I walked back to the dressing room. Inside the swinging doors, I pulled off my shirt and took the bra off the hanger.
“How do you get this thing on?” I asked Mary Ann in a low voice.
“The way you put on the top of a two-piece swimsuit.”
“When have you ever seen me in a two-piecer?” I said.
“Oh, yeah. Hook it in the front and slide it to the back.”
That worked pretty well. “Come on in,” I said.
Mary Ann slipped into the dressing room. She frowned, looking at me critically. “I think it’s too big. It puckers out a little. That’ll get smashed under a T-shirt, and you’ll be able to see it. It should look smooth. I’ll get you a thirty-two A.”
“Thirty-two A?”
“The number is the measurement around your rib cage. The letter is the cup size. You need a smaller cup.”
Good grief. A thirty-two A. What was Lisa’s? Thirty-four C?
“Would you get it, Mary Ann?” I asked. “But if you see Lisa anywhere in the store, don’t pick it up.”
“Gotcha.”
Mary Ann left. I looked at myself in the mirror. It was weird seeing myself in a bra. It felt weird, too, with all the straps, sort of like those straitjackets they put on crazy people in the movies.
Mary Ann came back. “Lisa
must’ve left.” She poked the bra in between the doors.
“Good.” I took off the first bra and put on the smaller one. It was tight on the shoulders, so Mary Ann showed me how to lengthen the straps. It felt better, and the cups were smooth. Mary Ann agreed that it was a better fit.
“Let’s get two for now,” she said.
“Okay.” Mom had given me the money when I told her why I needed it. “Will you get the other one? But look out for Lisa.”
“Okay.”
I met Mary Ann at the cash register.
“I’ll go find the clerk,” Mary Ann said. She disappeared behind a rack of nightgowns.
Suddenly Lisa appeared out of nowhere again. I clutched the bras close so she couldn’t see their size.
I scowled at her. “What are you doing, following me?”
“Why would I do that?” she said, in an innocent voice.
“I sure wouldn’t know.”
I stood there, trying to think of a plan. How could I buy these bras without Lisa’s getting a look at them? Just then, Mary Ann and the clerk came weaving around the racks of lingerie.

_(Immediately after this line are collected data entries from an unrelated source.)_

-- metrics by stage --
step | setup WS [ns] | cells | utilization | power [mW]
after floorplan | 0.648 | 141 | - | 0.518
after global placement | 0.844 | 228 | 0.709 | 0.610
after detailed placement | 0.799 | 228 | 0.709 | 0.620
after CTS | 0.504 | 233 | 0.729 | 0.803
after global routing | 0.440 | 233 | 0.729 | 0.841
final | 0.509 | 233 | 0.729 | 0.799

I caught Mary Ann’s eye and nodded slightly at Lisa. Mary Ann’s mouth opened, then closed.
She walked directly over to Lisa and tapped her on the shoulder. “Lisa, did you enjoy the first practice for the fashion show?”
Good old Mary Ann. She was trying to distract Lisa.
I planted myself between Lisa and the bras.
“It was okay,” Lisa said.
The clerk picked up the bras and scanned the tags. “Was the thirty-two A a good fit?” she asked, her voice booming through the store as if she’d yelled into a microphone.
Lisa snorted.
Mary Ann’s face went white, and I came close to lunging over the counter to strangle that clerk. I wished I could vaporize into the floor, but I came to my senses and mumbled, “It’s very snug, but it’ll have to do. We took the straps out as far as they’d go.”
I slapped the money on the counter, and the woman finished ringing up the sale.
I stalked past Lisa. She waved and called out, “I’ll see you at practice tonight, Lizard.”
When Mary Ann and I were outside the mall, I said, “This isn’t worth it.”
“It’s not worth sitting at Wrigley Field and seeing the great Mark Grace and Sammy Sosa in person?”